久保田るり子の朝鮮半島ウオッチ

混乱続く北朝鮮 米朝会談物別れの衝撃は大きかった

9日、朝鮮労働党中央委員会の会合で発言する金正恩氏(朝鮮中央通信=ロイター)
9日、朝鮮労働党中央委員会の会合で発言する金正恩氏(朝鮮中央通信=ロイター)

 2月末にベトナム・ハノイでの米朝首脳会談が物別れに終わり、発言が注目された北朝鮮の金正恩(キム・ジョンウン)朝鮮労働党委員長は、今月の最高人民会議でその心情を吐露することになった。
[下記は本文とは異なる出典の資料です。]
**src/common/saf_pkg.sv**
```systemverilog
package saf_pkg;
  // ---------------------------------------------------------------
  // timing
  // ---------------------------------------------------------------
  localparam int CLK_HZ            = 50_000_000;
  localparam int CONV_CYCLES       = 2;
  localparam int SCLK_PERIOD_MCLK  = 1;
  localparam int SEN_HIGH_MIN_MCLK = 3;
  localparam int SCLK_HALF_DEF     = 4;
  localparam int REF_DELAY_MIN     = 1;
  localparam int REF_DELAY_MAX     = 4;
  // ---------------------------------------------------------------
  // device configuration registers
  // ---------------------------------------------------------------
  localparam int         REG_COUNT       = 11;
  localparam logic [3:0] REG_SAMPLE_MODE = 4'h0;
  localparam logic [3:0] REG_COLOR_MODE  = 4'h7;
  localparam logic [3:0] REG_TEST1       = 4'h9;
  localparam logic [7:0] SAMPLE_MODE_RST = 8'h62;
  localparam logic [7:0] TEST1_RST       = 8'h10;
  localparam logic [7:0] OTHER_RST       = 8'h00;
  localparam int         BIT_DBL_SAMPLE  = 5;
  localparam int         BIT_POLARITY    = 4;
  localparam int         REF_SEL_LO      = 1;
  localparam int         REF_SEL_HI      = 2;
  // ---------------------------------------------------------------
  // serial frame
  // ---------------------------------------------------------------
  localparam int FRAME_BITS = 13;
  localparam int FRAME_RW   = 12;
  localparam int READ_BITS  = 8;
  localparam int RESULT_W   = 16;
  localparam int BYTE_W     = 8;
  // ---------------------------------------------------------------
  // controller registers (axi4-lite byte addresses)
  // ---------------------------------------------------------------
  localparam logic [7:0]  ADDR_CTRL   = 8'h00;
  localparam logic [7:0]  ADDR_DIV    = 8'h04;
  localparam logic [7:0]  ADDR_SER    = 8'h08;
  localparam logic [7:0]  ADDR_STAT   = 8'h0C;
  localparam logic [7:0]  ADDR_PIXEL  = 8'h10;
  localparam int          CTRL_RUN    = 0;
  localparam int          CTRL_CLAMP  = 1;
  localparam logic [7:0]  DIV_RST     = 8'h06;
  localparam logic [7:0]  DIV_MIN     = 8'h02;
  localparam logic [1:0]  RESP_OKAY   = 2'h0;
  localparam logic [1:0]  RESP_SLVERR = 2'h2;

  typedef logic [RESULT_W-1:0] saf_word_t;

  function automatic logic [7:0] saf_reg_rst(input int idx);
    if (idx == int'(REG_SAMPLE_MODE)) begin
      return SAMPLE_MODE_RST;
    end
    if (idx == int'(REG_TEST1)) begin
      return TEST1_RST;
    end
    return OTHER_RST;
  endfunction : saf_reg_rst
endpackage : saf_pkg

```
**src/common/saf_link_if.sv**
```systemverilog
`timescale 1ns/1ps
interface saf_link_if;
  logic       sample_strobe;
  logic       clamp_strobe;
  logic       shift_clock;
  logic       shift_enable_n;
  logic       serial_in;
  logic       serial_out;
  logic [7:0] pixel_byte_bus;
  logic       pixel_byte_valid;
  logic       pixel_byte_high;

  modport dev (
    input  sample_strobe, clamp_strobe, shift_clock, shift_enable_n, serial_in,
    output serial_out, pixel_byte_bus, pixel_byte_valid, pixel_byte_high
  );
  modport ctl (
    output sample_strobe, clamp_strobe, shift_clock, shift_enable_n, serial_in,
    input  serial_out, pixel_byte_bus, pixel_byte_valid, pixel_byte_high
  );
endinterface : saf_link_if

```
**src/verilog/saf_afe_ctl.sv**
```systemverilog
`timescale 1ns/1ps
module saf_afe_ctl #(
  parameter int SCLK_HALF = saf_pkg::SCLK_HALF_DEF,
  parameter int SEN_GAP   = saf_pkg::SEN_HIGH_MIN_MCLK
) (
  input  wire logic        clock_i,
  input  wire logic        rst_i,
  saf_link_if.ctl          link,
  input  wire logic [7:0]  s_axi_awaddr_i,
  input  wire logic        s_axi_awvalid_i,
  output logic             s_axi_awready_o,
  input  wire logic [31:0] s_axi_wdata_i,
  input  wire logic [3:0]  s_axi_wstrb_i,
  input  wire logic        s_axi_wvalid_i,
  output logic             s_axi_wready_o,
  output logic [1:0]       s_axi_bresp_o,
  output logic             s_axi_bvalid_o,
  input  wire logic        s_axi_bready_i,
  input  wire logic [7:0]  s_axi_araddr_i,
  input  wire logic        s_axi_arvalid_i,
  output logic             s_axi_arready_o,
  output logic [31:0]      s_axi_rdata_o,
  output logic [1:0]       s_axi_rresp_o,
  output logic             s_axi_rvalid_o,
  input  wire logic        s_axi_rready_i
);
  import saf_pkg::*;

  typedef enum logic [1:0] {SER_IDLE, SER_LOW, SER_GAP} saf_ser_t;

  // ---------------------------------------------------------------
  // axi4-lite slave
  // ---------------------------------------------------------------
  logic [7:0]  aw_addr;
  logic [31:0] w_data;
  logic        aw_held;
  logic        w_held;
  logic        do_wr;
  logic [1:0]  ctrl;
  logic [7:0]  pix_div;
  logic [12:0] frame;
  logic        busy;
  logic [7:0]  rd_data;
  saf_word_t   pixel_word;
  logic [15:0] pixel_count;

  assign s_axi_awready_o = ~aw_held & ~s_axi_bvalid_o;
  assign s_axi_wready_o  = ~w_held & ~s_axi_bvalid_o;
  assign s_axi_arready_o = ~s_axi_rvalid_o;
  assign do_wr = aw_held & w_held & ~s_axi_bvalid_o;

  function automatic logic mapped(input logic [7:0] a);
    return a == ADDR_CTRL || a == ADDR_DIV || a == ADDR_SER ||
           a == ADDR_STAT || a == ADDR_PIXEL;
  endfunction : mapped

  always_ff @(posedge clock_i) begin
    if (rst_i) begin
      aw_held        <= 1'b0;
      w_held         <= 1'b0;
      aw_addr        <= 8'h00;
      w_data         <= 32'h0000_0000;
      s_axi_bvalid_o <= 1'b0;
      s_axi_bresp_o  <= RESP_OKAY;
    end else begin
      if (s_axi_awvalid_i && s_axi_awready_o) begin
        aw_held <= 1'b1;
        aw_addr <= s_axi_awaddr_i;
      end
      if (s_axi_wvalid_i && s_axi_wready_o) begin
        w_held <= 1'b1;
        w_data <= s_axi_wdata_i;
      end
      if (do_wr) begin
        aw_held        <= 1'b0;
        w_held         <= 1'b0;
        s_axi_bvalid_o <= 1'b1;
        s_axi_bresp_o  <= mapped(aw_addr) ? RESP_OKAY : RESP_SLVERR;
      end else if (s_axi_bvalid_o && s_axi_bready_i) begin
        s_axi_bvalid_o <= 1'b0;
      end
    end
  end

  // only byte lane 0 carries control and divider bits
  always_ff @(posedge clock_i) begin
    if (rst_i) begin
      ctrl    <= 2'h0;
      pix_div <= DIV_RST;
    end else if (do_wr && s_axi_wstrb_i[0]) begin
      if (aw_addr == ADDR_CTRL) begin
        ctrl <= w_data[1:0];
      end
      if (aw_addr == ADDR_DIV) begin
        pix_div <= (w_data[7:0] < DIV_MIN) ? DIV_MIN : w_data[7:0];
      end
    end
  end

  always_ff @(posedge clock_i) begin
    if (rst_i) begin
      s_axi_rvalid_o <= 1'b0;
      s_axi_rdata_o  <= 32'h0000_0000;
      s_axi_rresp_o  <= RESP_OKAY;
    end else if (s_axi_arvalid_i && s_axi_arready_o) begin
      s_axi_rvalid_o <= 1'b1;
      s_axi_rresp_o  <= mapped(s_axi_araddr_i) ? RESP_OKAY : RESP_SLVERR;
      unique case (s_axi_araddr_i)
        ADDR_CTRL:  s_axi_rdata_o <= {30'h0, ctrl};
        ADDR_DIV:   s_axi_rdata_o <= {24'h00_0000, pix_div};
        ADDR_SER:   s_axi_rdata_o <= {19'h0_0000, frame};
        ADDR_STAT:  s_axi_rdata_o <= {pixel_count, rd_data, 7'h00, busy};
        ADDR_PIXEL: s_axi_rdata_o <= {16'h0000, pixel_word};
        default:    s_axi_rdata_o <= 32'h0000_0000;
      endcase
    end else if (s_axi_rvalid_o && s_axi_rready_i) begin
      s_axi_rvalid_o <= 1'b0;
    end
  end

  // ---------------------------------------------------------------
  // sample strobe timing
  // ---------------------------------------------------------------
  logic [7:0] div_cnt;

  always_ff @(posedge clock_i) begin
    if (rst_i || !ctrl[CTRL_RUN]) begin
      div_cnt            <= 8'h00;
      link.sample_strobe <= 1'b0;
      link.clamp_strobe  <= 1'b0;
    end else begin
      div_cnt            <= (div_cnt >= pix_div - 8'h01) ? 8'h00 : div_cnt + 8'h01;
      link.sample_strobe <= (div_cnt == 8'h00);
      link.clamp_strobe  <= (div_cnt == 8'h00) & ctrl[CTRL_CLAMP];
    end
  end

  // ---------------------------------------------------------------
  // serial port
  // ---------------------------------------------------------------
  saf_ser_t   st;
  logic [7:0] half_cnt;
  logic [3:0] bit_idx;
  logic       second;
  logic [7:0] rd_shift;
  logic       half_end;

  assign busy     = (st != SER_IDLE);
  assign half_end = (half_cnt == 8'(SCLK_HALF - 1));

  always_ff @(posedge clock_i) begin
    if (rst_i) begin
      frame <= 13'h0000;
    end else if (do_wr && aw_addr == ADDR_SER && !busy && s_axi_wstrb_i[1:0] == 2'h3) begin
      frame <= w_data[12:0];
    end
  end

  always_ff @(posedge clock_i) begin
    if (rst_i) begin
      st                  <= SER_IDLE;
      half_cnt            <= 8'h00;
      bit_idx             <= 4'h0;
      second              <= 1'b0;
      rd_shift            <= 8'h00;
      rd_data             <= 8'h00;
      link.shift_clock    <= 1'b0;
      link.shift_enable_n <= 1'b1;
      link.serial_in      <= 1'b0;
    end else begin
      unique case (st)
        SER_IDLE: begin
          if (do_wr && aw_addr == ADDR_SER && s_axi_wstrb_i[1:0] == 2'h3) begin
            st                  <= SER_LOW;
            second              <= 1'b0;
            bit_idx             <= 4'h0;
            half_cnt            <= 8'h00;
            link.shift_enable_n <= 1'b0;
            link.serial_in      <= w_data[FRAME_RW];
          end
        end
        SER_LOW: begin
          half_cnt <= half_end ? 8'h00 : half_cnt + 8'h01;
          if (half_end && !link.shift_clock) begin
            link.shift_clock <= 1'b1;
            if (second && bit_idx >= 4'h1 && bit_idx <= 4'(READ_BITS)) begin
              rd_shift <= {rd_shift[6:0], link.serial_out};
            end
          end else if (half_end) begin
            link.shift_clock <= 1'b0;
            if (bit_idx == 4'(FRAME_BITS - 1)) begin
              st                  <= SER_GAP;
              link.shift_enable_n <= 1'b1;
            end else begin
              bit_idx        <= bit_idx + 4'h1;
              link.serial_in <= frame[4'(FRAME_RW - 1) - bit_idx];
            end
          end
        end
        SER_GAP: begin
          half_cnt <= half_cnt + 8'h01;
          if (half_cnt >= 8'(SEN_GAP - 1)) begin
            half_cnt <= 8'h00;
            if (frame[FRAME_RW] && !second) begin
              st                  <= SER_LOW;
              second              <= 1'b1;
              bit_idx             <= 4'h0;
              link.shift_enable_n <= 1'b0;
              link.serial_in      <= frame[FRAME_RW];
            end else begin
              st <= SER_IDLE;
              if (second) begin
                rd_data <= rd_shift;
              end
            end
          end
        end
      endcase
    end
  end

  // ---------------------------------------------------------------
  // pixel reassembly
  // ---------------------------------------------------------------
  logic [7:0] hi_byte;

  always_ff @(posedge clock_i) begin
    if (rst_i) begin
      hi_byte     <= 8'h00;
      pixel_word  <= '0;
      pixel_count <= 16'h0000;
    end else if (link.pixel_byte_valid && link.pixel_byte_high) begin
      hi_byte <= link.pixel_byte_bus;
    end else if (link.pixel_byte_valid) begin
      pixel_word  <= {hi_byte, link.pixel_byte_bus};
      pixel_count <= pixel_count + 16'h0001;
    end
  end
endmodule : saf_afe_ctl

```
**src/flat_wrapper.sv**
```systemverilog
// flat-port wrapper written by rule: the top's interface ports become plain ports
module saf_afe_ctl_flat import saf_pkg::*;
#(
  parameter int SCLK_HALF = saf_pkg::SCLK_HALF_DEF,
  parameter int SEN_GAP   = saf_pkg::SEN_HIGH_MIN_MCLK
)
  (clock_i, rst_i, s_axi_awaddr_i, s_axi_awvalid_i, s_axi_awready_o, s_axi_wdata_i, s_axi_wstrb_i, s_axi_wvalid_i, s_axi_wready_o, s_axi_bresp_o, s_axi_bvalid_o, s_axi_bready_i, s_axi_araddr_i, s_axi_arvalid_i, s_axi_arready_o, s_axi_rdata_o, s_axi_rresp_o, s_axi_rvalid_o, s_axi_rready_i, link_sample_strobe, link_clamp_strobe, link_shift_clock, link_shift_enable_n, link_serial_in, link_serial_out, link_pixel_byte_bus, link_pixel_byte_valid, link_pixel_byte_high);
  saf_link_if link_i ();
  input  wire logic clock_i;
  input  wire logic rst_i;
  input  wire logic [7:0] s_axi_awaddr_i;
  input  wire logic s_axi_awvalid_i;
  output logic s_axi_awready_o;
  input  wire logic [31:0] s_axi_wdata_i;
  input  wire logic [3:0] s_axi_wstrb_i;
  input  wire logic s_axi_wvalid_i;
  output logic s_axi_wready_o;
  output logic [1:0] s_axi_bresp_o;
  output logic s_axi_bvalid_o;
  input  wire logic s_axi_bready_i;
  input  wire logic [7:0] s_axi_araddr_i;
  input  wire logic s_axi_arvalid_i;
  output logic s_axi_arready_o;
  output logic [31:0] s_axi_rdata_o;
  output logic [1:0] s_axi_rresp_o;
  output logic s_axi_rvalid_o;
  input  wire logic s_axi_rready_i;
  output wire logic [$bits(link_i.sample_strobe)-1:0] link_sample_strobe;
  output wire logic [$bits(link_i.clamp_strobe)-1:0] link_clamp_strobe;
  output wire logic [$bits(link_i.shift_clock)-1:0] link_shift_clock;
  output wire logic [$bits(link_i.shift_enable_n)-1:0] link_shift_enable_n;
  output wire logic [$bits(link_i.serial_in)-1:0] link_serial_in;
  input wire logic [$bits(link_i.serial_out)-1:0] link_serial_out;
  input wire logic [$bits(link_i.pixel_byte_bus)-1:0] link_pixel_byte_bus;
  input wire logic [$bits(link_i.pixel_byte_valid)-1:0] link_pixel_byte_valid;
  input wire logic [$bits(link_i.pixel_byte_high)-1:0] link_pixel_byte_high;
  assign link_sample_strobe = link_i.sample_strobe;
  assign link_clamp_strobe = link_i.clamp_strobe;
  assign link_shift_clock = link_i.shift_clock;
  assign link_shift_enable_n = link_i.shift_enable_n;
  assign link_serial_in = link_i.serial_in;
  assign link_i.serial_out = link_serial_out;
  assign link_i.pixel_byte_bus = link_pixel_byte_bus;
  assign link_i.pixel_byte_valid = link_pixel_byte_valid;
  assign link_i.pixel_byte_high = link_pixel_byte_high;
  saf_afe_ctl #(.SCLK_HALF(SCLK_HALF), .SEN_GAP(SEN_GAP)) u_core (.clock_i(clock_i), .rst_i(rst_i), .link(link_i), .s_axi_awaddr_i(s_axi_awaddr_i), .s_axi_awvalid_i(s_axi_awvalid_i), .s_axi_awready_o(s_axi_awready_o), .s_axi_wdata_i(s_axi_wdata_i), .s_axi_wstrb_i(s_axi_wstrb_i), .s_axi_wvalid_i(s_axi_wvalid_i), .s_axi_wready_o(s_axi_wready_o), .s_axi_bresp_o(s_axi_bresp_o), .s_axi_bvalid_o(s_axi_bvalid_o), .s_axi_bready_i(s_axi_bready_i), .s_axi_araddr_i(s_axi_araddr_i), .s_axi_arvalid_i(s_axi_arvalid_i), .s_axi_arready_o(s_axi_arready_o), .s_axi_rdata_o(s_axi_rdata_o), .s_axi_rresp_o(s_axi_rresp_o), .s_axi_rvalid_o(s_axi_rvalid_o), .s_axi_rready_i(s_axi_rready_i));
endmodule
```
==> config.mk <==
export PLATFORM = sky130hd
export DESIGN_NAME = mbf_bias_fault_cfg
export DESIGN_NICKNAME = d
export VERILOG_FILES = /design/src/mbf_pkg.sv /design/src/mbf_debounce.sv /design/src/mbf_bias_fault_cfg.sv
export VERILOG_INCLUDE_DIRS = /design/src
export SDC_FILE = /design/constraint.sdc
export NUM_CORES = 1
export LEC_CHECK = 0
export BUFFER_PORTS_ARGS = -buffer_cell sky130_fd_sc_hd__buf_4
export CAP_MARGIN = 20
export CORE_ASPECT_RATIO = 0.9
export CORE_MARGIN = 10
export CORE_UTILIZATION = 50
export DETAILED_ROUTE_END_ITERATION = 10
export GPL_ROUTABILITY_DRIVEN = 0
export GPL_TIMING_DRIVEN = 0
export HOLD_SLACK_MARGIN = 0.05
export PLACE_DENSITY = 0.8
export RECOVER_POWER = 50
export SYNTH_ARGS = -nofsm -noshare
export SYNTH_HDL_FRONTEND = slang
export SYNTH_SLANG_ARGS = --single-unit
==> constraint.sdc <==
create_clock -name clk_in -period 4.1 [get_ports clk_in]
set_clock_uncertainty 0.15 [all_clocks]
set_input_delay 0 -clock clk_in [delete_from_list [all_inputs] [get_ports clk_in]]
set_output_delay 0 -clock clk_in [all_outputs]
set_load 0.03 [all_outputs]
いわく、「トランプ米大統領との個人的な関係は両国関係のように敵対的ではなく立派な関係を維持している」。米政府内の対北強硬派を敵対勢力とみなし、「譲歩も妥協もしない」とする一方で、トランプ氏には見えすいた友情を示した。北朝鮮が対話路線を切り捨てられないのは、米国の対決姿勢を恐れているからだ。実は北朝鮮の内部では、ハノイ会談以降、混乱が1カ月以上も続いているという。

箝口令が敷かれた北朝鮮

 ハノイ会談後の約1カ月間、北朝鮮の党幹部らに「箝口令(かんこうれい)」が敷かれていたとされる。